7. Assign a Security Contact
The CRA requires that users of your product can reach you for security issues. This means:
- A documented security contact email (not just a GitHub issues link)
- A PGP key if you handle vulnerability reports with confidentiality requirements
- A response SLA: "We acknowledge security reports within 48 hours"
For OSS projects, this is often the SECURITY.md file plus a dedicated email. The key requirement is that it is reachable and responds — not just present.
8. Plan for December 2027 — Conformity Assessment
Full CRA compliance by December 2027 requires a conformity assessment for products in higher-risk categories (Annex III Class I and Class II). For most standard web applications and libraries:
- Self-assessment is permitted (Annex IV procedure)
- You produce a Declaration of Conformity (DoC)
- You affix a CE marking to your product
For Class I products (development tools, OS, virtual private networks, browsers, password managers, firewalls), a third-party audit may be required. Check Annex III — if your software appears in the product categories listed there, plan for external assessment.
What This Looks Like in Practice
For a solo developer maintaining an open-source library used in commercial software:
Now (April 2026):
- Determine CRA status (15 minutes)
- Create
SECURITY.mdwith contact and process - Generate SBOM with cyclonedx tooling (30 minutes)
By September 2026:
- Build vulnerability notification template
- Register on ENISA portal once it opens (Q2/Q3 2026)
- Document PaaS provider and supply chain
By December 2027:
- Full security policy documented
- Conformity assessment if in Annex III scope
- Declaration of Conformity prepared
The work is not technically complex. It is process work — documentation, templates, and contacts. The risk is not knowing you need to do it until September 2026 arrives.

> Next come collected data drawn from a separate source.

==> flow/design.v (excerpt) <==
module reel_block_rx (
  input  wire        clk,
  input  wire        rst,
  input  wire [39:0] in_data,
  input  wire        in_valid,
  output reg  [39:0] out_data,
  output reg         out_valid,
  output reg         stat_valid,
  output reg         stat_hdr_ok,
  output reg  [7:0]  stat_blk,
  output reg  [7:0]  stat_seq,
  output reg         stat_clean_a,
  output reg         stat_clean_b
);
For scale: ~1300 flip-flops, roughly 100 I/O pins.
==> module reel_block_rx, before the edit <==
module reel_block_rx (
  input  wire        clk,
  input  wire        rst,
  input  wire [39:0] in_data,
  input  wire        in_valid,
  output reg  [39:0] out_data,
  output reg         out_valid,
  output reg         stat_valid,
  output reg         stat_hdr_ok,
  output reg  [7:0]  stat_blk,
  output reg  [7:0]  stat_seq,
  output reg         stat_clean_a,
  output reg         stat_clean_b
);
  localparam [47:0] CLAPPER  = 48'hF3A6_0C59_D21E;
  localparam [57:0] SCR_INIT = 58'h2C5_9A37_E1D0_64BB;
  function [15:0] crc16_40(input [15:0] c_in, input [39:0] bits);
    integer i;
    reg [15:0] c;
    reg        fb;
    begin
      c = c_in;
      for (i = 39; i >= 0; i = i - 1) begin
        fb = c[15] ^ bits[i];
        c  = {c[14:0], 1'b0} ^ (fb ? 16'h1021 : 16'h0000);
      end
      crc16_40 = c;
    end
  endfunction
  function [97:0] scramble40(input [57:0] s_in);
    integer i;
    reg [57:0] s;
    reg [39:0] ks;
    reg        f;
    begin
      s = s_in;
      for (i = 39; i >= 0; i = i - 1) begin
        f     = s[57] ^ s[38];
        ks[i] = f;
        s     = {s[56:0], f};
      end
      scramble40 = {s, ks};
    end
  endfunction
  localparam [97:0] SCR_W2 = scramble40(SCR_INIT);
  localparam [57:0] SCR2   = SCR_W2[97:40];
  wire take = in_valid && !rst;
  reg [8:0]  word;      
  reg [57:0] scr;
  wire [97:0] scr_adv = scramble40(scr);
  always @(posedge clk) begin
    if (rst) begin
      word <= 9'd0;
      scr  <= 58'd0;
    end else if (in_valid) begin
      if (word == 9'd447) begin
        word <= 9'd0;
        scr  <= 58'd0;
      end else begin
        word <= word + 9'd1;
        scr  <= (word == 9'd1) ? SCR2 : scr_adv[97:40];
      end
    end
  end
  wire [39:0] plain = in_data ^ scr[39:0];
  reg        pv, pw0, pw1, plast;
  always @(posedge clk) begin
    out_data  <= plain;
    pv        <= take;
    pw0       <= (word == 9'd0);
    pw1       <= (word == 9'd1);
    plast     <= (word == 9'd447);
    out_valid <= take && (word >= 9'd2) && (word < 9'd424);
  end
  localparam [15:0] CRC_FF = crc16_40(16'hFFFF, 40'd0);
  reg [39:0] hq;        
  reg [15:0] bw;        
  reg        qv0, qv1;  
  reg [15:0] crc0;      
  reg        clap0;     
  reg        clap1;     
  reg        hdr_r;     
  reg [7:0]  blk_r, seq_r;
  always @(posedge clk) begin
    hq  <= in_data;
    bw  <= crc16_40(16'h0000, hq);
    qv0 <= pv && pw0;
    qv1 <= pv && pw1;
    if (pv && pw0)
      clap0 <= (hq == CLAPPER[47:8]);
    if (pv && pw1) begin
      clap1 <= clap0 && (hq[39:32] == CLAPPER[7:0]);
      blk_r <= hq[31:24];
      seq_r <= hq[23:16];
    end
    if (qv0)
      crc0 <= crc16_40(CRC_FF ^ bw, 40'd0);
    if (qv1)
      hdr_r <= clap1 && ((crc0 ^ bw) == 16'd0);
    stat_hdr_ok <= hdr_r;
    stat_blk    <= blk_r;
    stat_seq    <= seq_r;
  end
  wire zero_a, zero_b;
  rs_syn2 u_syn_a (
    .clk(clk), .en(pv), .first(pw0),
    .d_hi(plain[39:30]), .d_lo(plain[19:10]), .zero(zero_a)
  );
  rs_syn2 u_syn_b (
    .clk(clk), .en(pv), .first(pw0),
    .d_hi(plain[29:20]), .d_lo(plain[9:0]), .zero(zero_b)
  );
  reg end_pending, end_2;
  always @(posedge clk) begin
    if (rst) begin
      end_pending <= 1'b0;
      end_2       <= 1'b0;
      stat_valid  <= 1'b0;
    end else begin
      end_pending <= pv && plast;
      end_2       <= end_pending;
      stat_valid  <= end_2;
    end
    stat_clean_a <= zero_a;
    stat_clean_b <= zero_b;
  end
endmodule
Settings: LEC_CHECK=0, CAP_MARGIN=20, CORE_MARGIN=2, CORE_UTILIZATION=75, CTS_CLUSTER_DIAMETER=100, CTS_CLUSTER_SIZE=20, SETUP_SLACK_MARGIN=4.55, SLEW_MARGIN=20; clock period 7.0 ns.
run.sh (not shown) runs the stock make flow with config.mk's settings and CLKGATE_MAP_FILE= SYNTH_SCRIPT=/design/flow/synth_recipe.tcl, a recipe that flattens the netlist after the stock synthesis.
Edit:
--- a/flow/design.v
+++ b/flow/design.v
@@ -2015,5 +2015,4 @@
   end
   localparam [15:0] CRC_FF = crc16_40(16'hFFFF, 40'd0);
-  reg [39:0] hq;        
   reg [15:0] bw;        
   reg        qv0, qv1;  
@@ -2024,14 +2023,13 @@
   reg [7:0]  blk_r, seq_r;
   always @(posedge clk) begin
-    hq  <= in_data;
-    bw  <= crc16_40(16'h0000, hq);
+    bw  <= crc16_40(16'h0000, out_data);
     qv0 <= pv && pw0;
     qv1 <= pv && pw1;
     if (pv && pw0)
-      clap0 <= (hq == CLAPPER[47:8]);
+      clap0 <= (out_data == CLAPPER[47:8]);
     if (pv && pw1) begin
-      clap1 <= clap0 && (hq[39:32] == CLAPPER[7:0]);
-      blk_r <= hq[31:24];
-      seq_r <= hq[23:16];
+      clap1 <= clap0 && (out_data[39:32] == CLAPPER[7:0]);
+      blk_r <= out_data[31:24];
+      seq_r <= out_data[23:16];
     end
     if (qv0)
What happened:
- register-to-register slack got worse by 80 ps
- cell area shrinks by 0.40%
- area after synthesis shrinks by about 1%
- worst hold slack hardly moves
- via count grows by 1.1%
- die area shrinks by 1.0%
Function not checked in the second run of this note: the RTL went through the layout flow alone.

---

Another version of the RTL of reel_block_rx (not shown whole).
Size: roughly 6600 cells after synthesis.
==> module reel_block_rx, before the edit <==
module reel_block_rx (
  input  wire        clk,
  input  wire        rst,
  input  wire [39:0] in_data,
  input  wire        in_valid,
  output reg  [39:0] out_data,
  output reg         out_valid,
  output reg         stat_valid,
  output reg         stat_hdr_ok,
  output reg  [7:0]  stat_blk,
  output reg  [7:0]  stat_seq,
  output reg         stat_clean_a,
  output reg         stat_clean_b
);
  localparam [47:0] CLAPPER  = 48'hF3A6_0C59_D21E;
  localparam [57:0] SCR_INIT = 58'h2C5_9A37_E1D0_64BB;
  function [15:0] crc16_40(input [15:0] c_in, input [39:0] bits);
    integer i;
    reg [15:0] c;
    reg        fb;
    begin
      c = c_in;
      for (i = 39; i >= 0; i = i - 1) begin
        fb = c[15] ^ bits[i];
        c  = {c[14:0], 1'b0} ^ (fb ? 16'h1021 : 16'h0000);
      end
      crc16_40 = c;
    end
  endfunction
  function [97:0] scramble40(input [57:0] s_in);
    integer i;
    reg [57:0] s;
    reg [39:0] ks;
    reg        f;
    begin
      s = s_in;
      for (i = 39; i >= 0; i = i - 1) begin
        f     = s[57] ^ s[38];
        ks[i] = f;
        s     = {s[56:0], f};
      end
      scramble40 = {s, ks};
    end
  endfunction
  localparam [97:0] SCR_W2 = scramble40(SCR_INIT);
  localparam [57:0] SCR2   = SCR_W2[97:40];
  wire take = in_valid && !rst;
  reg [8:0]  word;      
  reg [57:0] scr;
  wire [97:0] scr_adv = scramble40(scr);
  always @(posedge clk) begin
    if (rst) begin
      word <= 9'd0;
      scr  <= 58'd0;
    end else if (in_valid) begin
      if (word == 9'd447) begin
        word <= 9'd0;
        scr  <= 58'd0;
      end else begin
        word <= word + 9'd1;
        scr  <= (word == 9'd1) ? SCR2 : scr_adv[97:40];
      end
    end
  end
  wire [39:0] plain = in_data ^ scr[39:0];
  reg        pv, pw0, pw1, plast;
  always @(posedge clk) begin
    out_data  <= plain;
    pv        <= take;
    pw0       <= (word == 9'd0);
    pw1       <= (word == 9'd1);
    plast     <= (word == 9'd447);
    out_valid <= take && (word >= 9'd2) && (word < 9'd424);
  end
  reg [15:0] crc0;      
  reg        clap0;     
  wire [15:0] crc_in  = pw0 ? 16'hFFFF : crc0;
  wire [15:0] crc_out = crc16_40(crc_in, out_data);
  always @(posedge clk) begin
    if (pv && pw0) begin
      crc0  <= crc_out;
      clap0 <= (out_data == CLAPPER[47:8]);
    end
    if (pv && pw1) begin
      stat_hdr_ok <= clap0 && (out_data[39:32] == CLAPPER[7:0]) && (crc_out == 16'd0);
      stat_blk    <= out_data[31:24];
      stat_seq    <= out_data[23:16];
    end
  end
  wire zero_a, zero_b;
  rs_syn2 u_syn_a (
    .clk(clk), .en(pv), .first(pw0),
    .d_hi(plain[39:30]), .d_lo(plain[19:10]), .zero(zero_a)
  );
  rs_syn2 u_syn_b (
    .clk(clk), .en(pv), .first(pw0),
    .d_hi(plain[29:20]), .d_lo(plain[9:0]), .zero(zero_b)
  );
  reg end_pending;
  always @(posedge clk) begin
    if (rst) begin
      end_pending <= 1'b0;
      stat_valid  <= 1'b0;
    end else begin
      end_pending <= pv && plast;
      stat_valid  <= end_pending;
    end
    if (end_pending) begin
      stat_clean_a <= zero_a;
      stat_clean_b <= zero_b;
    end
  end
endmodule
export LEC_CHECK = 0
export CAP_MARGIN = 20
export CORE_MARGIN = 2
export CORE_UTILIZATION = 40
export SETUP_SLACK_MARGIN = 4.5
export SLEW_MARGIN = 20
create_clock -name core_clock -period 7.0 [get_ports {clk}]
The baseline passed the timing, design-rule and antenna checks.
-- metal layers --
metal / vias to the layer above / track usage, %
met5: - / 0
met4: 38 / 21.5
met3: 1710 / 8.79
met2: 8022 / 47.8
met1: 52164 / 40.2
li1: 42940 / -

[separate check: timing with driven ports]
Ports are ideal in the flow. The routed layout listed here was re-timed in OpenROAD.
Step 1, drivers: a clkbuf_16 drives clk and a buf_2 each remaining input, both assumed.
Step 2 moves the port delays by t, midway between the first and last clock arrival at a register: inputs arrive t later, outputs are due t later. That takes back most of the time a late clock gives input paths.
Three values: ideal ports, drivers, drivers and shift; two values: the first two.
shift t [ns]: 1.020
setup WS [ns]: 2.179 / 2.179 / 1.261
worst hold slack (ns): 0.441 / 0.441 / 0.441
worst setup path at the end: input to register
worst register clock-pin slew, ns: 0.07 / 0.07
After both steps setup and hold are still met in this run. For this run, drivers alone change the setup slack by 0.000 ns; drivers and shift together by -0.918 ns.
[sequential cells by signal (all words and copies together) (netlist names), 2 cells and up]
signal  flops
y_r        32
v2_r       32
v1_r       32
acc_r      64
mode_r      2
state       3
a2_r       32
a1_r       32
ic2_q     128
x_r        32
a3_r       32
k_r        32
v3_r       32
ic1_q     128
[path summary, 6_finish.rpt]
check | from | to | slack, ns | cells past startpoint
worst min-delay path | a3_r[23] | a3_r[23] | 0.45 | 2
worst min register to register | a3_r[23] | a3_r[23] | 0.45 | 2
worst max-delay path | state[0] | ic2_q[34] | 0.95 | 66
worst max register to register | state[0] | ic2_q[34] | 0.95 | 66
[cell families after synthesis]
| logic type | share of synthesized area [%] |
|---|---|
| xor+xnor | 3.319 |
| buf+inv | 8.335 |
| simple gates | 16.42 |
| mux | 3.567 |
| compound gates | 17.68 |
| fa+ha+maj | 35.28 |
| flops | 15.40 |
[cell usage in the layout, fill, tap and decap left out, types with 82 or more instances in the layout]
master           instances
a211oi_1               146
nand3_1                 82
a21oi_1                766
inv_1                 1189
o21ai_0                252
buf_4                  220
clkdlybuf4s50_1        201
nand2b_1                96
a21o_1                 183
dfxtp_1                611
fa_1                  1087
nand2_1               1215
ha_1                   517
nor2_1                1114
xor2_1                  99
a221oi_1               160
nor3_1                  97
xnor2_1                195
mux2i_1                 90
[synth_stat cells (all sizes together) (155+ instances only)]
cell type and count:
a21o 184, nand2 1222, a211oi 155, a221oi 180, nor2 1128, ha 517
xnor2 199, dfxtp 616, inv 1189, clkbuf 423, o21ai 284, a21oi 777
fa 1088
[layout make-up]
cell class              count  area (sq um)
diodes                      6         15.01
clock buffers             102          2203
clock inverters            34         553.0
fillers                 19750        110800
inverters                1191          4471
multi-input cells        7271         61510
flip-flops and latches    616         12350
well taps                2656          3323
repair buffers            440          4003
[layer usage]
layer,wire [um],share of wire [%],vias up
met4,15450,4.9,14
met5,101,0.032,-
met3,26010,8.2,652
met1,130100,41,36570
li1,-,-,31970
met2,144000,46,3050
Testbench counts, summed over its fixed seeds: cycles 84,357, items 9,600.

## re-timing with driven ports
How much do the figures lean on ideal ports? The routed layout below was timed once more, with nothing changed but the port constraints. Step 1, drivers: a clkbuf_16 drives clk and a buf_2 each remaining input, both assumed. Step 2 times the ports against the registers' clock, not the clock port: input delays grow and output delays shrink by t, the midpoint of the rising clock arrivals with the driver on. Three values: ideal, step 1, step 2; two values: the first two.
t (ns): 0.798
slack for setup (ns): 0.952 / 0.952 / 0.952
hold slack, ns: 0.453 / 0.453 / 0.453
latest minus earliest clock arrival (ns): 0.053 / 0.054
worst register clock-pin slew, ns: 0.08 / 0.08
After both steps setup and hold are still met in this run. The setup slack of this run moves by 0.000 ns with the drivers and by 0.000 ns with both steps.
From an optimization exercise on the open Yosys and OpenROAD flow, aimed at small area, a short achievable clock period and few clock cycles per item; shortcuts taken in it are not production practice.
Only simulation tests tie the RTL to the original design; equivalence was not proved.

==> flow/design.v <==
module cmp_coder (
    input  wire        clk,
    input  wire        rst,           
    input  wire        blk_start,
    input  wire [1:0]  blk_order,     
    input  wire        blk_reset,     
    output wire        idle,
    input  wire        in_valid,
    output wire        in_ready,
    input  wire [31:0] in_data,
    input  wire        in_last,
    output wire        out_valid,
    input  wire        out_ready,
    output wire [31:0] out_data,
    output wire        blk_done,
    output wire [31:0] blk_crc,
    output wire [15:0] blk_len,
    output wire [23:0] st_x1,
    output wire [23:0] st_x2,
    output wire [23:0] st_x3,
    output wire [23:0] st_a
);
    localparam [1:0] S_IDLE = 2'd0, S_RUN = 2'd1, S_DRAIN = 2'd2;
    reg  [1:0]  state;
    reg  [1:0]  order;
    reg  [23:0] x1, x2, x3;       
    reg  [23:0] acc;              
    reg  [83:0] bits;             
    reg  [6:0]  fill;             
    reg  [31:0] crc;
    reg  [15:0] len;
    wire signed [31:0] sx1 = {{8{x1[23]}}, x1};
    wire signed [31:0] sx2 = {{8{x2[23]}}, x2};
    wire signed [31:0] sx3 = {{8{x3[23]}}, x3};
    wire signed [31:0] xin = {{8{in_data[31]}}, in_data[31:8]};
    wire               is_fill = in_data[6];
    reg signed [31:0] pt;
    always @(*) begin
        case (order)
            2'd0: pt = 32'sd0;
            2'd1: pt = sx1;
            2'd2: pt = 2 * sx1 - sx2;
            default: pt = 3 * sx1 - 3 * sx2 + sx3;
        endcase
    end
    wire signed [31:0] res = xin - pt;
    wire [31:0] z = res[31] ? ~(res << 1) : (res << 1);    
    wire [23:0] pt_clamped = (pt >  32'sd8388607) ? 24'h7FFFFF :
                             (pt < -32'sd8388607) ? 24'h800001 : pt[23:0];
    wire [19:0] a4 = acc[23:4];
    reg  [4:0]  k;
    integer i;
    always @(*) begin
        k = 5'd0;
        for (i = 0; i < 20; i = i + 1)
            if (a4[i]) k = i[4:0];
    end
    wire [31:0] q   = z >> k;
    wire        esc = (q >= 32'd24);
    reg  [51:0] code;             
    reg  [5:0]  code_len;
    always @(*) begin
        if (esc) begin
            code     = {24'hFFFFFF, z[27:0]};
            code_len = 6'd52;
        end else begin
            code     = ~({52{1'b1}} >> q[4:0]) |
                       (({20'd0, z} & ~({52{1'b1}} << k)) << (6'd51 - q[5:0] - {1'b0, k}));
            code_len = q[5:0] + 6'd1 + {1'b0, k};
        end
    end
    wire [19:0] zmin     = (z > 32'hFFFFF) ? 20'hFFFFF : z[19:0];
    wire [23:0] acc_next = acc + {4'd0, zmin} - {4'd0, a4};
    function [31:0] crc32c_word;
        input [31:0] c;
        input [31:0] w;
        integer b;
        reg [31:0] t;
        begin
            t = c ^ w;
            for (b = 0; b < 32; b = b + 1)
                t = t[0] ? ((t >> 1) ^ 32'h82F63B78) : (t >> 1);
            crc32c_word = t;
        end
    endfunction
    assign idle      = (state == S_IDLE);
    assign in_ready  = (state == S_RUN) && (fill < 7'd32);
    assign out_valid = (fill >= 7'd32) || ((state == S_DRAIN) && (fill != 7'd0));
    assign out_data  = bits[83:52];
    assign blk_done  = (state == S_DRAIN) && (fill == 7'd0);
    wire take = in_valid && in_ready;
    wire give = out_valid && out_ready;
    always @(posedge clk) begin
        if (rst) begin
            state <= S_IDLE;
            order <= 2'd0;
            x1    <= 24'd0;
            x2    <= 24'd0;
            x3    <= 24'd0;
            acc   <= 24'd128;
            bits  <= 84'd0;
            fill  <= 7'd0;
            crc   <= 32'd0;
            len   <= 16'd0;
        end else begin
            case (state)
                S_IDLE: begin
                    if (blk_start) begin
                        state <= S_RUN;
                        order <= blk_order;
                        crc   <= 32'hFFFFFFFF;
                        len   <= 16'd0;
                        bits  <= 84'd0;
                        fill  <= 7'd0;
                        if (blk_reset) begin
                            x1  <= 24'd0;
                            x2  <= 24'd0;
                            x3  <= 24'd0;
                            acc <= 24'd128;
                        end
                    end
                end
                S_RUN, S_DRAIN: begin
                    if (take) begin
                        crc <= crc32c_word(crc, in_data);
                        x2  <= x1;
                        x3  <= x2;
                        if (is_fill) begin
                            x1 <= pt_clamped;
                        end else begin
                            x1   <= in_data[31:8];
                            acc  <= acc_next;
                            bits <= bits | ({code, 32'd0} >> fill);
                            fill <= fill + {1'b0, code_len};
                        end
                        if (in_last)
                            state <= S_DRAIN;
                    end else if (give) begin
                        bits <= bits << 32;
                        fill <= (fill > 7'd32) ? fill - 7'd32 : 7'd0;
                        len  <= len + 16'd1;
                    end
                    if (blk_done)
                        state <= S_IDLE;
                end
                default: state <= S_IDLE;
            endcase
        end
    end
    assign blk_crc = ~crc;
    assign blk_len = len;
    assign st_x1   = x1;
    assign st_x2   = x2;
    assign st_x3   = x3;
    assign st_a    = acc;
endmodule
==> flow/run.sh <==
#!/bin/bash
# synth_recipe.tcl (not shown) runs the flow's synth.tcl, then flattens the netlist and writes it again
# the make line also repeats each setting of config.mk as NAME=value (left out here)
make -C /OpenROAD-flow-scripts/flow DESIGN_CONFIG=/design/flow/config.mk WORK_HOME=/design/flow/orfs CLKGATE_MAP_FILE= SYNTH_SCRIPT=/design/flow/synth_recipe.tcl finish
==> flow/config.mk <==
export PLATFORM = sky130hd
export DESIGN_NAME = cmp_coder
export DESIGN_NICKNAME = cmp_coder
export VERILOG_FILES = /design/flow/design.v
export SDC_FILE = /design/flow/constraint.sdc
export NUM_CORES = 4
export LEC_CHECK = 0
export CAP_MARGIN = 20
export CORE_MARGIN = 2
export CORE_UTILIZATION = 40
export PLACE_DENSITY = 0.6
export SLEW_MARGIN = 20
==> flow/constraint.sdc <==
create_clock -name core_clock -period 15.0 [get_ports {clk}]
set_input_delay 3.0000 -clock core_clock [delete_from_list [all_inputs] [get_ports {clk}]]
set_output_delay 3.0000 -clock core_clock [all_outputs]
set_load 0.01 [all_outputs]
==> impl_metrics.toml <==
[timing]
min_period_ns = 14.33
final-max-slew-violation-count = 0
skew_ns = 0.02556
tightest_slew_ns = 1.180
fin_crit_sh_pct = 95.53
fmax_mhz = 69.79
rsz0062_at_grt = "no"
relSlewSlack_pct = 20.80
hold_violations = 0
report.final.setup_viol = 0
holdWs_ns = 0.4492

[grt]
gr-total-overflow = 0
grt_max_degree = 88
gr-usage-all-layers_pct = 34.75
grt_pass1_wl_mm = 243.7
grt_pass1_vias = 36250
antenna_found_initial = 2

[critical_path]
worstPathRequired_ns = 15.51
r2r_start = "x2[1]"
worst_setup_path_start_kind = "register"
crit_path_end_kind = "register"
reg2reg_to = "bits[48]"
crit_type = "register to register"
path_max_fanout = 29
crit_family = "compound AO/OA/AOI/OAI gates"
crit_buf_inv = 8
r2r_slack_ns = 0.67
cp_slowest_cell = "a221oi_1"
max_stage_delay_ns = 0.85
r2r_cells = 52
critPathArrivalTime_ns = 14.84

[cells_and_area]
final_layout_size_suffix_gt1_share_pct = 10.31
final_cells = 6094
multi_input_area_sq_um = 28400
fill_cells = 9004
register_area_sq_um = 4790
layout.nets = 5194
area_growth_pct = 14.09

[logic_synthesis]
synthDistinctLibCells = 96
synth_top_area_share_pct = 13.36
seq_area_frac_synth_pct = 13.36
ys_top_cells_by_count = "421 x nand2_1, 400 x nor2_1, 385 x a21oi_1, 375 x inv_1, 322 x xnor2_1"
avgSynthCellArea_sq_um = 7.448
synth-main-ff-cell = "dfxtp_1"
yosys.area.top_type = "dfxtp_1"
synth_seq_cells = 239
synth_top_family_by_area = "compound AO/OA/AOI/OAI gates"
synth_most_common_cell = "nand2_1"
synth_compound_area_share_pct = 28.12
synthAdderAreaFrac_pct = 11.03
synth_area_sq_um = 35810
synth-simple-area-share_pct = 18.09
synth_edf_count = 0
yosys-mux-area-fraction_pct = 7.586
synthesis.instances = 4808
synthXorXnorAreaFrac_pct = 13.77
synth.area.top_cells = "dfxtp_1 13%, xnor2_1 7.9%, fa_1 5.6%, a21oi_1 5.4%, ha_1 5.2%"
yosys_warnings = 1
synthArstFlopShare_pct = 0
synth_fp_nets = 5099

[clock_tree]
hold_buffers = 0
clk_latency_ns = 0.65
htreeDepth = 1
cts_tree = "yes"
cts_sinks = 239
cts_made_buffers = 30
cts_buffer_depth = 3
path_clk_slew_ns = 0.06
clock-root-buffer = "clkbuf_16"

[placed_design]
hpwl_mm = 128.3
portBuffers = 220
place_congestion = 1.011
place_inst = 6030

[hold_path]
hold_start = "bits[21]"
holdPathEnd = "bits[21]"
hold-path-cell-count = 2
hp-class = "register to register"

[job]
timing.max_cap.violations = 0

[floorplanning]
std_cell_rows = 109
die_y_um = 303.2
coreArea_sq_um = 88510
die_area_sq_um = 91930
fp.dieW_um = 303.2
start_util_pct = 40.46
ios = 221

[route]
drtPass1Iterations = 8
drt_iter0_drc = 5350
ant_nets = 0
wl_per_cell_um = 27.03
via_per_inst = 6.448
num_vias = 39290
drc = 0
drt_wl_total_mm = 164.7

[status]
outcome = "no timing/DRC/antenna violations"
## metal layers
metal / track usage [%] / up-vias / routed length, um
met1: 50.51 / 18960 / 71850
met4: 12.46 / 2 / 7260
li1: - / 17600 / -
met5: 0 / - / 13
met3: 7.018 / 391 / 17980
met2: 50.42 / 2341 / 67640
## flip-flops by register name (all words and copies together) (netlist names)
register  flops
x3           24
fill          7
bits         84
acc          24
x2           24
state         2
x1           24
crc          32
len          16
order         2
## how the worst max path moves through the flow
stage | from | to | slack [ns] | cells after the start
2_1_floorplan | x2[1] | bits[29] | 1.01 | 58
3_3_place_gp | x2[1] | bits[33] | -0.03 | 58
3_5_place_dp | x2[1] | bits[33] | 0.09 | 56
4_1_cts | x2[1] | bits[33] | 0.07 | 57
5_1_grt | x2[1] | acc[23] | 0.04 | 62
6_report | x2[1] | bits[48] | 0.67 | 52
## layout make-up
cell class | count | share of cell area (%)
Antenna cell | 2 | 0.01225
Clock buffer | 31 | 1.871
Clock inverter | 25 | 0.7902
Inverter | 380 | 3.491
Multi-Input combinational cell | 3843 | 69.51
Sequential cell | 239 | 11.72
Tap cell | 1165 | 3.568
Timing Repair Buffer | 409 | 9.029
## layout by cell type (no fill, tap or decap), types with 32 or more instances in the layout
master and n:
a21o_1 66, dfxtp_1 235, nor3_1 117, ha_1 149, a21oi_1 381, buf_4 183, a22oi_1 75, o21ai_0 245
a31oi_1 53, xnor2_1 320, o31ai_1 33, o221ai_1 41, a221oi_1 59, nor2_1 394, xnor2_2 36, mux4_2 39
nand2b_1 32, fa_1 100, nand3_1 154, xor2_1 80, o211ai_1 53, a211oi_1 66, mux2i_1 122, nand4_1 56
o22ai_1 58, and3_1 39, mux2_2 53, inv_1 372, clkdlybuf4s50_1 219, and2_1 45, nand2_1 420
## worst reg2reg max path, delay by kind of cell (launching register included)
kind	cells	cell delay [ns]
compound gates	17	5.26
fa+ha+maj	10	3.92
mux	6	1.82
simple gates	8	1.29
buf+inv	8	0.84
xor+xnor	3	0.72
flops	1	0.39
## through the flow
stage / instance area, sq um / util (%) / setup TNS, ns / worst slack, ns
floorplan: 35810 / - / 0 / 1.010
global placement: 39590 / 44.73 / -0.03310 / -0.03310
detailed placement: 39600 / 44.74 / 0 / 0.09008
CTS: 40680 / 45.96 / 0 / 0.07329
global route: 40850 / 46.15 / 0 / 0.03986
finish: 40850 / 46.16 / 0 / 0.6705
## what timing repair did
action,CTS,global route
resized for setup,0,26
endpoints found under the setup margin,0,87
setup buffers,0,5
## kinds of logic after synthesis
group,count (synthesis)
muxes,216
adders and majority gates,257
buffers and inverters,727
and+or+nand+nor,1404
DFF,239
AOI/OAI and AO/OA,1493
xor gates and xnor gates,472
Testbench counts, summed over its fixed seeds: cycles 37,754, items 29,834.

==> static timing again, ports no longer ideal <==
No port has a modelled driver above. Below, the same layout with a new extraction and two added sets of constraints. Step 1 sets driving cells, clkbuf_16 on the clock port and buf_2 on the other inputs (assumed; they add their load-dependent delay and slew). Step 2 also shifts input and output timing later by t, the mid clock arrival at the registers, as if the neighbouring blocks saw the same clock. Three values: ideal ports, drivers, drivers and shift; two values: the first two.
t (ns): 0.700
slack for setup (ns): 0.670 / 0.670 / 0.670
worst setup path at the end: register to register
clock arrival spread, ns: 0.026 / 0.026
After both steps setup and hold are still met in this run. For this run, drivers alone change the setup slack by 0.000 ns; drivers and shift together by 0.000 ns.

How PaaS Infrastructure Affects CRA Compliance Evidence
When your software is hosted on a PaaS, the provider is part of your CRA supply chain documentation. EU market surveillance authorities can ask for evidence of your supply chain during a conformity assessment. The question they will ask: "Is your infrastructure subject to third-party access obligations incompatible with EU law?"
CLOUD Act compliance with a US subpoena requires the provider to hand over data without notifying you. If that data includes your running application code, environment variables, or logs, it represents a control gap in your supply chain documentation.
EU-incorporated infrastructure removes this documentation burden. sota.io deploys on EU-jurisdiction servers with no CLOUD Act exposure — a single line in your supply chain documentation, not a risk item.
The Formal Verification Question
If you want to go beyond process compliance and build proof-level security evidence, formal verification tools are available for OSS projects:
- VeriFast (KU Leuven): C/Java memory safety proofs
- Frama-C (CEA/INRIA): C code analysis with full formal specs
- CBMC (Oxford): Bounded model checking for C/C++
- SPARK Ada (AdaCore, France): Full correctness proofs for safety-critical code
This is a different level of effort than the checklist above — and it is covered in the companion post EU Cyber Resilience Act 2027: Why Formal Verification Is the Right Tool. For most OSS developers, the process checklist is the right starting point.